Difference between revisions of "LQR"

When we use LQR, we penalize any deviations from an upright riding position. Q penalizes errors in the state. The state matrix has lean, lean rate, and delta as x1, x2, and x3 respectively. So, ${\displaystyle {\vec {x}}={\begin{bmatrix}\phi &{\dot {\phi }}&\delta \end{bmatrix}}^{\intercal }}$. Thus, our total error function is:

${\displaystyle J=\int _{0}^{\infty }{\vec {x}}^{\intercal }Q{\vec {x}}+{\vec {u}}^{\intercal }R{\vec {u}}}$

where (when we use it) ${\displaystyle {\vec {u}}}$ is ${\displaystyle [{\dot {\delta }}]}$ and ${\displaystyle R}$ is ${\displaystyle [0.01]}$. Also, ${\displaystyle Q}$ is: ${\displaystyle Q={\begin{bmatrix}1&0&0\\0&0.01&0\\0&0&0.01\end{bmatrix}}}$ Your mileage may vary. Try changing these weights and seeing what happens.

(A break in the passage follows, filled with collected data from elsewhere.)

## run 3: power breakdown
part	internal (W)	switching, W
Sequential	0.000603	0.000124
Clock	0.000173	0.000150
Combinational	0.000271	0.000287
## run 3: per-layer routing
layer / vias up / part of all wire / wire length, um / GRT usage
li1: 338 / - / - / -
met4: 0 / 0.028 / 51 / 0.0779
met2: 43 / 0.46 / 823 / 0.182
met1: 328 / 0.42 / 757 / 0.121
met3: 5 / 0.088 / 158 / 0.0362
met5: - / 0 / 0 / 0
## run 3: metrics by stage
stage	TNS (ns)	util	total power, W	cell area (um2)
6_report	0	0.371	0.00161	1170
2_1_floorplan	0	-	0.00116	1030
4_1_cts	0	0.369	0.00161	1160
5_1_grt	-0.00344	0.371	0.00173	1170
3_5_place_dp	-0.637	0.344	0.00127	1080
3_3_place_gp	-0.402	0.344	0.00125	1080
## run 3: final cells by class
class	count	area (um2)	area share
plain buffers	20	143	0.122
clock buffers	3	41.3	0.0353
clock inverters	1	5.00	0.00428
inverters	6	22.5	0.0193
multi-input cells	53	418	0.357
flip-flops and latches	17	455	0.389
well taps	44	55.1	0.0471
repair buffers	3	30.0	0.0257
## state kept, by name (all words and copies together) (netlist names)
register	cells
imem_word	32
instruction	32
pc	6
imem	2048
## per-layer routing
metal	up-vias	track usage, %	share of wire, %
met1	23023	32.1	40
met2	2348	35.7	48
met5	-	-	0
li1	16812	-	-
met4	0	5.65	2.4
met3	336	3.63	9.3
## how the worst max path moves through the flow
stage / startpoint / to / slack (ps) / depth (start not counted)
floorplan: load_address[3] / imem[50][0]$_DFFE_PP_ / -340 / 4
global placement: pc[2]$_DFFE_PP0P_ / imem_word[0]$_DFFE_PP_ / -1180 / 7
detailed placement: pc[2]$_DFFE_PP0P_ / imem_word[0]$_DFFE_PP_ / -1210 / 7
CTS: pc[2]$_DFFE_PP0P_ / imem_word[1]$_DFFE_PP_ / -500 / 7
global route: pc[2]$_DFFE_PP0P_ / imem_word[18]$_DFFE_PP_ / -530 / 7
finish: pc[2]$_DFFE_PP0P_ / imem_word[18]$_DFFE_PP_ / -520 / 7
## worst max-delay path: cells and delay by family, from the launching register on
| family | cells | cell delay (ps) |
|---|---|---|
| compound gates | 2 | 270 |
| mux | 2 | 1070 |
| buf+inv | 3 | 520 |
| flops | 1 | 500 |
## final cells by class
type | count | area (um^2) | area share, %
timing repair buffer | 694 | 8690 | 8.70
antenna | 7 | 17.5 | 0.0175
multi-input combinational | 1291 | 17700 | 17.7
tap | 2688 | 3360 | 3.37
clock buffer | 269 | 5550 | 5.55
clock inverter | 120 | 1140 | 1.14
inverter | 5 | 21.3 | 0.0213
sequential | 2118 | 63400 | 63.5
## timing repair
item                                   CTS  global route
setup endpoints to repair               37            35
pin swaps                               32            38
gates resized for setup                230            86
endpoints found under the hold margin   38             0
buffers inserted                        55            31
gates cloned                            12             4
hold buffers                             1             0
[config.mk]
export PLATFORM = sky130hd
export DESIGN_NAME = execute_unit
export DESIGN_NICKNAME = d
export VERILOG_FILES = /design/src/hw/cpu_pkg.sv /design/src/hw/execute_unit.sv
export VERILOG_INCLUDE_DIRS = /design/src /design/src/hw
export SDC_FILE = /design/constraint.sdc
export NUM_CORES = 2
export LEC_CHECK = 0
export BUFFER_PORTS_ARGS = -buffer_cell sky130_fd_sc_hd__buf_2
export CAP_MARGIN = 20
export CORE_ASPECT_RATIO = 0.5
export CORE_MARGIN = 3
export CORE_UTILIZATION = 58
export CTS_BUF_LIST = sky130_fd_sc_hd__clkbuf_4 sky130_fd_sc_hd__clkbuf_8 sky130_fd_sc_hd__clkbuf_16
export DETAILED_ROUTE_END_ITERATION = 8
export PLACE_DENSITY = 0.78
export REMOVE_ABC_BUFFERS = 1
export SETUP_SLACK_MARGIN = 0.2
export SLEW_MARGIN = 0
export SYNTH_ARGS = -nofsm -noshare
export SYNTH_HDL_FRONTEND = slang
export SYNTH_SLANG_ARGS = --single-unit
[constraint.sdc]
create_clock -name clock -period 30.8 [get_ports clock]
set_clock_uncertainty 0.15 [all_clocks]
set_input_delay 3.08 -clock clock [delete_from_list [all_inputs] [get_ports clock]]
set_output_delay 3.08 -clock clock [all_outputs]
set_load 0.02 [all_outputs]
<file path="src/hw/cpu_defs.svh">
`ifndef CPU_DEFS_SVH
`define CPU_DEFS_SVH

// major opcodes in bits 30 to 25
`define TY_BASE 6'b100000
`define ADDI 6'b101000
`define ORI 6'b101100
`define XORI 6'b101011
`define MOVI 6'b100010
`define LWI 6'b000100
`define SWI 6'b010100
`define TY_LS 6'b011100

// base sub-opcodes in bits 4 to 0
`define ADD 5'b00000
`define SUB 5'b00001
`define AND 5'b00010
`define XOR 5'b00011
`define OR 5'b00100
`define SLLI 5'b01000
`define SRLI 5'b01001
`define ROTRI 5'b01011

// load/store sub-opcodes in bits 7 to 0
`define LW 8'b00000010
`define SW 8'b00001010

// instruction fields
`define OPCODE_FIELD 30:25
`define SUBOP_FIELD 4:0
`define SUBOP_LS_FIELD 7:0
`define RT_FIELD 24:20
`define RA_FIELD 19:15
`define RB_FIELD 14:10
`define SHAMT_FIELD 14:10
`define SV_FIELD 9:8
`define IMM15_FIELD 14:0
`define IMM15_SIGN 14
`define IMM20_FIELD 19:0
`define IMM20_SIGN 19

// memory depths and the word index within a byte address
`define IMEM_DEPTH 64
`define DMEM_DEPTH 64
`define WORD_INDEX_FIELD 7:2

`endif

</file>
<file path="src/hw/cpu_pkg.sv">
`default_nettype none

package cpu_pkg;

	typedef logic [31:0] word_t;
	typedef logic [31:0] inst_t;
	typedef logic [4:0] reg_idx_t;
	typedef logic [31:0] pc_t;
	typedef logic [5:0] opcode_t;
	typedef logic [5:0] imem_addr_t;

	typedef enum logic [2:0] {
		state_pc,
		state_fetch,
		state_execute,
		state_memory,
		state_writeback
	} cpu_state_t;

	typedef enum logic [1:0] {
		imm_none,
		imm_15,
		imm_15_x4,
		imm_index
	} imm_sel_t;

	typedef enum logic [1:0] {
		alu_reg,
		alu_sext_add,
		alu_zext_logic,
		alu_move_imm
	} alu_src_t;

	typedef enum logic [1:0] {
		wb_alu,
		wb_imm,
		wb_mem
	} wb_sel_t;

	typedef struct packed {
		imm_sel_t imm_sel;
		alu_src_t alu_src;
		wb_sel_t wb_sel;
		logic dm_read;
		logic dm_write;
		logic reg_write;
		logic [4:0] alu_op;
	} control_t;

	typedef struct packed {
		logic valid;
		reg_idx_t rt;
		word_t value;
	} retire_t;

	typedef struct packed {
		logic valid;
		word_t address;
		word_t data;
	} store_t;

endpackage

`default_nettype wire

</file>
<file path="src/hw/cpu_controller.sv">
`timescale 1ns/1ps
`default_nettype none

`include "cpu_defs.svh"

module cpu_controller (
	input logic clock,
	input logic reset,
	input logic run,
	input cpu_pkg::inst_t instruction,
	output logic pc_enable,
	output logic fetch_enable,
	output logic execute_enable,
	output logic memory_enable,
	output logic writeback_enable,
	output cpu_pkg::control_t control
);
	import cpu_pkg::*;

	cpu_state_t state;
	cpu_state_t next_state;
	opcode_t opcode;

	assign opcode = instruction[`OPCODE_FIELD];

	always_ff @(posedge clock or posedge reset) begin
		if (reset) begin
			state <= state_pc;
		end else begin
			state <= next_state;
		end
	end

	// idle in state_pc until run
	always_comb begin
		case (state)
			state_pc: next_state = run ? state_fetch : state_pc;
			state_fetch: next_state = state_execute;
			state_execute: next_state = state_memory;
			state_memory: next_state = state_writeback;
			default: next_state = state_pc;
		endcase
	end

	assign pc_enable = (state == state_pc) && run;
	assign fetch_enable = (state == state_fetch);
	assign execute_enable = (state == state_execute);
	assign memory_enable = (state == state_memory);
	assign writeback_enable = (state == state_writeback);

	always_comb begin
		control.imm_sel = imm_none;
		control.alu_src = alu_reg;
		control.wb_sel = wb_alu;
		control.dm_read = 1'b0;
		control.dm_write = 1'b0;
		control.reg_write = 1'b0;
		control.alu_op = `ADD;
		case (opcode)
			`TY_BASE: begin
				case (instruction[`SUBOP_FIELD])
					`ADD, `SUB, `AND, `OR, `XOR, `SRLI, `SLLI, `ROTRI: begin
						control.reg_write = 1'b1;
						control.alu_op = instruction[`SUBOP_FIELD];
					end
					default: begin
						control.reg_write = 1'b0;
					end
				endcase
			end
			`ADDI: begin
				control.imm_sel = imm_15;
				control.alu_src = alu_sext_add;
				control.reg_write = 1'b1;
			end
			`ORI, `XORI: begin
				control.imm_sel = imm_15;
				control.alu_src = alu_zext_logic;
				control.reg_write = 1'b1;
				control.alu_op = (opcode == `ORI) ? `OR : `XOR;
			end
			`MOVI: begin
				control.alu_src = alu_move_imm;
				control.wb_sel = wb_imm;
				control.reg_write = 1'b1;
			end
			`LWI, `SWI: begin
				control.imm_sel = imm_15_x4;
				control.alu_src = alu_sext_add;
				control.wb_sel = wb_mem;
				control.dm_read = (opcode == `LWI);
				control.dm_write = (opcode == `SWI);
				control.reg_write = (opcode == `LWI);
			end
			`TY_LS: begin
				control.imm_sel = imm_index;
				control.alu_src = alu_sext_add;
				control.wb_sel = wb_mem;
				case (instruction[`SUBOP_LS_FIELD])
					`LW: begin
						control.dm_read = 1'b1;
						control.reg_write = 1'b1;
					end
					`SW: begin
						control.dm_write = 1'b1;
					end
					default: begin
						control.dm_read = 1'b0;
					end
				endcase
			end
			default: begin
				control.reg_write = 1'b0;
			end
		endcase
	end

endmodule

`default_nettype wire

</file>
<file path="config.mk">
export PLATFORM = sky130hd
export DESIGN_NAME = cpu_controller
export DESIGN_NICKNAME = d
export VERILOG_FILES = /design/src/hw/cpu_pkg.sv /design/src/hw/cpu_controller.sv
export VERILOG_INCLUDE_DIRS = /design/src /design/src/hw
export SDC_FILE = /design/constraint.sdc
export NUM_CORES = 1
export LEC_CHECK = 0
export ABC_CLOCK_PERIOD_IN_PS = 5300
export BUFFER_PORTS_ARGS = -buffer_cell sky130_fd_sc_hd__buf_2
export CORE_MARGIN = 4
export CORE_UTILIZATION = 35
export CTS_CLUSTER_SIZE = 40
export DETAILED_ROUTE_END_ITERATION = 12
export PLACE_DENSITY_LB_ADDON = 0.25
export SLEW_MARGIN = 20
export SYNTH_ARGS = -nofsm -noshare
export SYNTH_HDL_FRONTEND = slang
export SYNTH_SLANG_ARGS = --single-unit
</file>
<file path="constraint.sdc">
create_clock -name clock -period 5.3 [get_ports clock]
set_clock_uncertainty 0.15 [all_clocks]
set_input_delay 1.06 -clock clock [delete_from_list [all_inputs] [get_ports clock]]
set_output_delay 1.06 -clock clock [all_outputs]
set_load 0.005 [all_outputs]
</file>
# Yosys cells after proc, flatten, opt, wreduce, memory -nomap -nowiden
# Index checks and enable logic that the tools add are counted.
# word_totals
ff_bits	3
output_inout_bits	19
elab_cells	45
# op_classes
n_eq_ne	21
n_mux	13
reduce_logical	10
# ops
cell	count
6-bit == test (second input constant)	5
5-bit by 4-bit == test with 1-bit output (second input constant)	3
6-bit by 5-bit == test with 1-bit output (second input constant)	2
2-bit case mux with 3 select lines	2
3-bit case mux with 4 select lines	1
5-bit by 2-bit == test with 1-bit output (second input constant)	2
5-bit case mux with 2 select lines	1
8-bit by 2-bit == test with 1-bit output (second input constant)	1
8-bit by 4-bit == test with 1-bit output (second input constant)	1
2-bit case mux with 2 select lines	2
4-bit OR reduction	2
8-bit OR reduction	1
3-bit by 2-bit == test with 1-bit output (second input constant)	2
6-bit by 3-bit == test with 1-bit output (second input constant)	1
3-bit OR reduction	2
5-bit by 1-bit == test with 1-bit output (second input constant)	1
5-bit by 3-bit == test with 1-bit output (second input constant)	1
5-bit logical NOT	1
5-bit two-way mux	1
1-bit two-way mux	4
1-bit case mux with 4 select lines	1
2-bit OR reduction	2
3-bit by 1-bit == test with 1-bit output (second input constant)	1
3-bit == test (second input constant)	1
3 further kinds	3

# Logic depth before layout (Yosys ltp)
# Gate-level depths: netlist of run 1.
# depth
depth_word	4
mapped_depth	5
depth_no_buf	4

# Worst setup path before layout of run 1
# Ideal clock, no wire load.
# synth_timing
path_type	input -> output
start	input port instruction[5]
end	output port control[5] in the netlist's numbering
arrival_time_ns	2.052
required_time_ns	4.090
slack_ns	2.038
stages	4
path_buffers	0
path_cell_list	or4_4 > nor4_4 > a31oi_1 > o211ai_1
# synth_rtl
element	line	rtl
start: declaration	cpu_controller.sv:10	input cpu_pkg::inst_t instruction,
end: declaration	cpu_controller.sv:16	output cpu_pkg::control_t control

Ryan thinks we really have to ensure that each state must have a nonzero cost, because LQR will eventually minimize cost. If we can possibly get negative cost somehow, then LQR would just give us that state, which sucks.

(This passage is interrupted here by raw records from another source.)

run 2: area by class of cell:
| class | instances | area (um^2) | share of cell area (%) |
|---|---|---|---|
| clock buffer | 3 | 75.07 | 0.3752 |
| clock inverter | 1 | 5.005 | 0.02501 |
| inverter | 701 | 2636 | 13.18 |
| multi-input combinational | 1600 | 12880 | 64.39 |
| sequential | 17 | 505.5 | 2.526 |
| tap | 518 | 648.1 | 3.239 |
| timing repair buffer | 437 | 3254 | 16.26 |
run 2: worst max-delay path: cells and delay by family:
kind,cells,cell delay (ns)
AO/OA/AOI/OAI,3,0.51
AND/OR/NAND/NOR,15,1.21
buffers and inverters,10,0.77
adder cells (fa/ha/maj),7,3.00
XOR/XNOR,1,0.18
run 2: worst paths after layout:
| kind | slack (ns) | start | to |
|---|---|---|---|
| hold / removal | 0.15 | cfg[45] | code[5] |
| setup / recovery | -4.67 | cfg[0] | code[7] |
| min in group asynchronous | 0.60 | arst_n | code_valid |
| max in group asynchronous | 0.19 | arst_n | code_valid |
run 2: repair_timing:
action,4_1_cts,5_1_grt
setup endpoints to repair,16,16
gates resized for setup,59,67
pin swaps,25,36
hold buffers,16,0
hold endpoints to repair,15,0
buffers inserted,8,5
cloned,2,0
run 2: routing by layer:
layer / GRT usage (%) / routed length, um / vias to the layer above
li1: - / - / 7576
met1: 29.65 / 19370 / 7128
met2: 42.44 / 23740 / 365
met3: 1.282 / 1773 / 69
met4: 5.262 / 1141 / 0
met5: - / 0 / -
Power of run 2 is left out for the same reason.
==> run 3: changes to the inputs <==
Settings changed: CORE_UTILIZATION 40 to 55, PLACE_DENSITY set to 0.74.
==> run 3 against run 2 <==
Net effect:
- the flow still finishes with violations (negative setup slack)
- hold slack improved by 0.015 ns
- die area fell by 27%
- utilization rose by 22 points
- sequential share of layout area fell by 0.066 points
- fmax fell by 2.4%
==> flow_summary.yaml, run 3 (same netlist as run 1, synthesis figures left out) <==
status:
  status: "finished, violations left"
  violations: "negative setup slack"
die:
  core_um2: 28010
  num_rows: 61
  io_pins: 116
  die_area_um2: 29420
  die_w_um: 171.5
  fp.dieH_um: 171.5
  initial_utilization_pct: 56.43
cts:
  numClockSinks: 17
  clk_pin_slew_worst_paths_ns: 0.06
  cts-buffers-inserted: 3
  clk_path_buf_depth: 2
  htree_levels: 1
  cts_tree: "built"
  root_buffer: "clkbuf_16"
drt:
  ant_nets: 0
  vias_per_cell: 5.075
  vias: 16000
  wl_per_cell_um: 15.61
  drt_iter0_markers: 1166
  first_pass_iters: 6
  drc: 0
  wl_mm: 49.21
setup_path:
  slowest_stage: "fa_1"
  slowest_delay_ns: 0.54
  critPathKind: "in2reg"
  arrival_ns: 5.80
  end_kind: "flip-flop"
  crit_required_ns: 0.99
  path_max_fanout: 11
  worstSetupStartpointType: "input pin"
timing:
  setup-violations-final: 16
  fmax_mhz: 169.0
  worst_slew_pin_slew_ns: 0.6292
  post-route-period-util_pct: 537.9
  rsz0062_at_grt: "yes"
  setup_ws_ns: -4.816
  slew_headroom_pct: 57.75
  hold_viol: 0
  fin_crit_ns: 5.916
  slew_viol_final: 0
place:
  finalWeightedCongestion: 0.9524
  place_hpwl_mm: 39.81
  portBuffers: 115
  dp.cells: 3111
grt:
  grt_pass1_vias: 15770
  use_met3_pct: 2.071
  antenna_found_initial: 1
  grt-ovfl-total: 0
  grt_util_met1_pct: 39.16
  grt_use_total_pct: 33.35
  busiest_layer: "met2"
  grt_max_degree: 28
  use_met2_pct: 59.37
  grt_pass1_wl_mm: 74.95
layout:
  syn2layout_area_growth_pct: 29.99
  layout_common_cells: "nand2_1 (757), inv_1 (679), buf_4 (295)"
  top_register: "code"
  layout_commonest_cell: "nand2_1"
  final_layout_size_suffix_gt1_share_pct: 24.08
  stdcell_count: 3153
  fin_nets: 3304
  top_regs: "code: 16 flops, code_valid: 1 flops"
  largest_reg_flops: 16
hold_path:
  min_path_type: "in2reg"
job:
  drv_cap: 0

So. What LQR does is it says we must use the control law ${\displaystyle {\vec {u}}=-K{\vec {x}}}$, where you get ${\displaystyle K}$ using matlab using the code:

[K, S, e] = lqr(A, B, Q, R);

where the system is defined as ${\displaystyle {\dot {\vec {x}}}=A{\vec {x}}+B{\vec {u}}}$

On the bike, it is possible that we can use the control law ${\displaystyle {\vec {u}}=K{\vec {x}}}$

What's good about LQR? So you can tune the cost matrices (Q and R) instead of tuning the gains directly. The cost matrices have easier intuition (we just want to avoid this!).